Anthony YECKABOFSKY, Plaintiff,
Abraham A. RIBICOFF, Secretary of Health, Education and Welfare, United States of America, Defendant

The opinion of the court was delivered by: GANEY

This action was commenced under 205(g), as amended, of the Social Security Act, 42 U.S.C.A. § 405(g) to review a decision of the Secretary of Health, Education and Welfare denying plaintiff's claim for disability benefits.

Alleging that he had been unable to work since March of 1949, because he was suffering from anthracosilicosis, plaintiff filed on application with the Social Security Administration pursuant to § 223 of the Act, 42 U.S.C.A. § 423, for monthly disability insurance benefits. *fn1" The Secretary determined that plaintiff's impairments were not of such severity as to continuously preclude him from engaging in any substantial gainful activity at or prior to December 30, 1959, when he last met the earning requirements of the Act, and denied his claim on January 26, 1960, and his request for review on May 24, 1960.

 We think the claim should be sent back to the Secretary for further action. For a proper understanding of our reasons for thinking so, a rather detailed statement of the history of the case should be set forth.

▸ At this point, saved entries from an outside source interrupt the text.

## src/rtl/oht2bin_pipe.sv

```systemverilog
// oht2bin_pipe: pipelined one-hot to binary encoder.
// The encoder is a SPLIT-ary reduction tree with one register stage per tree level.
// Each node carries an "any" bit and a partial binary index.
// Each stage has a valid bit, so stalls collapse bubbles and never drop data.
// Optional feature: define OHT2BIN_PIPE_ERR_EN to add multi-hot detection on m_err.
// Without that macro, m_err is tied low and m_bin is the bitwise OR of the set-bit indices.
// SPLIT is expected to be a power of two so that the concatenated child-select bits
// form a plain binary index.
module oht2bin_pipe #(
    parameter  int WIDTH     = 32,
    parameter  int SPLIT     = 2,
    localparam int WIDTH_LOG = $clog2(WIDTH)
) (
    input  logic                 clk,
    input  logic                 rst_n,
    input  logic                 s_vld,
    output logic                 s_rdy,
    input  logic [WIDTH-1:0]     s_oht,
    output logic                 m_vld,
    input  logic                 m_rdy,
    output logic [WIDTH_LOG-1:0] m_bin,
    output logic                 m_any,
    output logic                 m_err
);

    function automatic int calc_levels(input int w, input int s);
        int p;
        int l;
        p = 1;
        l = 0;
        for (int i = 0; i < 32; i++) begin
            if (p < w) begin
                p = p * s;
                l = l + 1;
            end
        end
        return l;
    endfunction

    localparam int LEVELS = calc_levels(WIDTH, SPLIT);
    localparam int SB     = $clog2(SPLIT);
    localparam int LEAVES = SPLIT ** LEVELS;

    logic [LEAVES-1:0]      leaf_any;
    logic [LEVELS-1:0]      vld;
    logic [LEVELS-1:0]      rdy;
    logic [LEVELS-1:0]      in_vld;
    logic [LEVELS-1:0]      ld;
    logic                   full_from;
    logic [LEVELS*SB-1:0]   top_idx;

    // Zero-extend the input to a full tree; padded leaves are never set.
    assign leaf_any = LEAVES'(s_oht);

    // A stage can take new data if it or any stage below it has a hole, or the sink is taking data.
    // This equals "empty or downstream advances" but has no combinational loop through rdy.
    always_comb begin
        full_from = 1'b1;
        rdy       = '0;
        for (int i = LEVELS - 1; i >= 0; i--) begin
            full_from = full_from & vld[i];
            rdy[i]    = m_rdy | ~full_from;
        end
    end

    // Each stage's incoming valid comes from the stage above, or from the upstream port for stage 0.
    always_comb begin
        in_vld    = '0;
        in_vld[0] = s_vld;
        for (int i = 1; i < LEVELS; i++) begin
            in_vld[i] = vld[i-1];
        end
    end

    assign ld    = rdy & in_vld;
    assign s_rdy = rdy[0];
    assign m_vld = vld[LEVELS-1];

    // Stage valid bits shift forward whenever a stage is allowed to load.
    always_ff @(posedge clk or negedge rst_n) begin
        if (!rst_n) begin
            vld <= '0;
        end else begin
            for (int i = 0; i < LEVELS; i++) begin
                if (rdy[i]) begin
                    vld[i] <= in_vld[i];
                end
            end
        end
    end

    for (genvar g = 0; g < LEVELS; g++) begin : lvl
        localparam int NN = SPLIT ** (LEVELS - 1 - g);
        localparam int NW = (g + 1) * SB;

        logic [NN-1:0]         any_d;
        logic [NN-1:0]         any_q;
        logic [NN-1:0][NW-1:0] idx_d;
        logic [NN-1:0][NW-1:0] idx_q;
`ifdef OHT2BIN_PIPE_ERR_EN
        logic [NN-1:0]         err_d;
        logic [NN-1:0]         err_q;
`endif

        if (g == 0) begin : g_comb
            // The first level encodes groups of raw leaves.
            // The child-select bits alone form the index.
            always_comb begin
                any_d = '0;
                idx_d = '0;
`ifdef OHT2BIN_PIPE_ERR_EN
                err_d = '0;
`endif
                for (int n = 0; n < NN; n++) begin
                    for (int c = 0; c < SPLIT; c++) begin
`ifdef OHT2BIN_PIPE_ERR_EN
                        if (leaf_any[n*SPLIT+c] && any_d[n]) begin
                            err_d[n] = 1'b1;
                        end
`endif
                        if (leaf_any[n*SPLIT+c]) begin
                            any_d[n] = 1'b1;
                            idx_d[n] = idx_d[n] | NW'(c);
                        end
                    end
                end
            end
        end else begin : g_comb
            localparam int CW = g * SB;

            logic [NN*SPLIT-1:0]         c_any;
            logic [NN*SPLIT-1:0][CW-1:0] c_idx;
            assign c_any = lvl[g-1].any_q;
            assign c_idx = lvl[g-1].idx_q;
`ifdef OHT2BIN_PIPE_ERR_EN
            logic [NN*SPLIT-1:0]         c_err;
            assign c_err = lvl[g-1].err_q;
`endif

            // Each node takes the child-select bits as its upper index bits.
            // Its lower index bits are the OR of the indices of the children that are active.
            always_comb begin
                any_d = '0;
                idx_d = '0;
`ifdef OHT2BIN_PIPE_ERR_EN
                err_d = '0;
`endif
                for (int n = 0; n < NN; n++) begin
                    for (int c = 0; c < SPLIT; c++) begin
`ifdef OHT2BIN_PIPE_ERR_EN
                        if (c_err[n*SPLIT+c] || (c_any[n*SPLIT+c] && any_d[n])) begin
                            err_d[n] = 1'b1;
                        end
`endif
                        if (c_any[n*SPLIT+c]) begin
                            any_d[n] = 1'b1;
                            idx_d[n] = idx_d[n] | {SB'(c), c_idx[n*SPLIT+c]};
                        end
                    end
                end
            end
        end

        // The stage register only captures data when a transfer actually moves into it.
        // Its contents therefore stay stable during a stall.
        always_ff @(posedge clk or negedge rst_n) begin
            if (!rst_n) begin
                any_q <= '0;
                idx_q <= '0;
`ifdef OHT2BIN_PIPE_ERR_EN
                err_q <= '0;
`endif
            end else if (ld[g]) begin
                any_q <= any_d;
                idx_q <= idx_d;
`ifdef OHT2BIN_PIPE_ERR_EN
                err_q <= err_d;
`endif
            end
        end
    end

    assign top_idx = lvl[LEVELS-1].idx_q[0];
    assign m_bin   = top_idx[WIDTH_LOG-1:0];
    assign m_any   = lvl[LEVELS-1].any_q[0];
`ifdef OHT2BIN_PIPE_ERR_EN
    assign m_err   = lvl[LEVELS-1].err_q[0];
`else
    assign m_err   = 1'b0;
`endif

endmodule

```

 A partial resume of the testimony and medical reports upon which the hearing examiner based his decision is as follows: 'Claimant gave his date of birth as February 9, 1898 * * *. He attended elementary school up to the 4th grade and began working in the coal breakers sometime in 1912. He served in World War I from 1917 to 1919. After his discharge he began working as a laborer in the coal mines and was employed (as a coal miner) until October, 1945, when he was compelled to terminate his work because of shortness of breath. Claimant stated that he first began to notice shortness of breath in 1944. He was out of work then for about three months * * *. He returned to work in February, 1945, but in October found that he could no longer continue because of his difficulty in breathing. Claimant testified that he had received no medical treatment for his shortness of breath until he began receiving treatment at the State Clinic in Shenandoah (Pennsylvania) on March 9, 1949, when x-rays of his chest were taken. He has been attending the clinic regularly since that time * * *. He was hospitalized at the Veterans Administration Hospital, Batavia, New York, from April through August, 1955, because of his lung condition * * *. He has great difficulty in getting about because of his shortness of breath. He finds that it is difficult to life anything and complained of a dizzy sensation when bending * * *. He does very little about the house. His wife takes care of the cleaning and other household duties * * *.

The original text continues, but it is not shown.